Collected data entries
========

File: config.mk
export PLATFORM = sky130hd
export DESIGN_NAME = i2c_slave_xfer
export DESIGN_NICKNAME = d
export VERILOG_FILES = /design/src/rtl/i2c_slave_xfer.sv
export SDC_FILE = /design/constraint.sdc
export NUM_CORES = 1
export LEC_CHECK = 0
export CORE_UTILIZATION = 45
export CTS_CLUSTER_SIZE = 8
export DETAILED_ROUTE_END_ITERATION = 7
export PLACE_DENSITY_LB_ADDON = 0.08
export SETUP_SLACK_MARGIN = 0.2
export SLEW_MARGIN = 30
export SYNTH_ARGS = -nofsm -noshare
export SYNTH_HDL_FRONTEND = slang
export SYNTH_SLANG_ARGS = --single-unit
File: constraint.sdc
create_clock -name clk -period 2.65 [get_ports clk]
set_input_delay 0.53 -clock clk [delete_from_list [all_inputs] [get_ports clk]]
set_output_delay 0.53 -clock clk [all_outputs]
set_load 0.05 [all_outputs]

========

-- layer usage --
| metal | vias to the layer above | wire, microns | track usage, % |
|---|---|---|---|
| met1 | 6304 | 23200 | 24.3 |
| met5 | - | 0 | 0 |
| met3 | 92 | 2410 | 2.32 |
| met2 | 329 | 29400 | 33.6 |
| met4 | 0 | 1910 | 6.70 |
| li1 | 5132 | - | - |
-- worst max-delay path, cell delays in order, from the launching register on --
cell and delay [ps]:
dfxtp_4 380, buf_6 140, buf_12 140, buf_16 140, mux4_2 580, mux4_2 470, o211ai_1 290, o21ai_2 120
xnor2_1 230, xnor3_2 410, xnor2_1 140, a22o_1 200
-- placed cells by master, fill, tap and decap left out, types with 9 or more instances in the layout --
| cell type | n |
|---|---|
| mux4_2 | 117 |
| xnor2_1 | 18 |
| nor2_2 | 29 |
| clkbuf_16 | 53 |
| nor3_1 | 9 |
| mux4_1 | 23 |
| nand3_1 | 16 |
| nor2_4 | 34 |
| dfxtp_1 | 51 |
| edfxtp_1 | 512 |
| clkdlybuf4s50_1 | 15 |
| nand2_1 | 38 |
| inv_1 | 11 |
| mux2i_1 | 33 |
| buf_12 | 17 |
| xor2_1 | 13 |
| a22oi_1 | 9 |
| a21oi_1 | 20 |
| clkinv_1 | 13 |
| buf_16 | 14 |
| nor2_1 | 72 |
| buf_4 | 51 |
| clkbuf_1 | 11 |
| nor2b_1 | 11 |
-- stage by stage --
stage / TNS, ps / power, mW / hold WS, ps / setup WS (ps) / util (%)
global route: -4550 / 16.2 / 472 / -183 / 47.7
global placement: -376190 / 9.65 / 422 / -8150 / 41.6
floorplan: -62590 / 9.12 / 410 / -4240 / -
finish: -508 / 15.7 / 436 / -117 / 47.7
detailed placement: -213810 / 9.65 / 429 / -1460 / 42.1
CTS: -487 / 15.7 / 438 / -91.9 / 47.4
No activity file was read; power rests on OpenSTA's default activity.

========

§ Exercise
Nothing but the lines above from the one containing "clkdlybuf4s50_1 | 15 |" through the one containing "No activity file" should appear in the answer, each repeated exactly.

§ Exercise solution
| clkdlybuf4s50_1 | 15 |
| nand2_1 | 38 |
| inv_1 | 11 |
| mux2i_1 | 33 |
| buf_12 | 17 |
| xor2_1 | 13 |
| a22oi_1 | 9 |
| a21oi_1 | 20 |
| clkinv_1 | 13 |
| buf_16 | 14 |
| nor2_1 | 72 |
| buf_4 | 51 |
| clkbuf_1 | 11 |
| nor2b_1 | 11 |
-- stage by stage --
stage / TNS, ps / power, mW / hold WS, ps / setup WS (ps) / util (%)
global route: -4550 / 16.2 / 472 / -183 / 47.7
global placement: -376190 / 9.65 / 422 / -8150 / 41.6
floorplan: -62590 / 9.12 / 410 / -4240 / -
finish: -508 / 15.7 / 436 / -117 / 47.7
detailed placement: -213810 / 9.65 / 429 / -1460 / 42.1
CTS: -487 / 15.7 / 438 / -91.9 / 47.4
No activity file was read; power rests on OpenSTA's default activity.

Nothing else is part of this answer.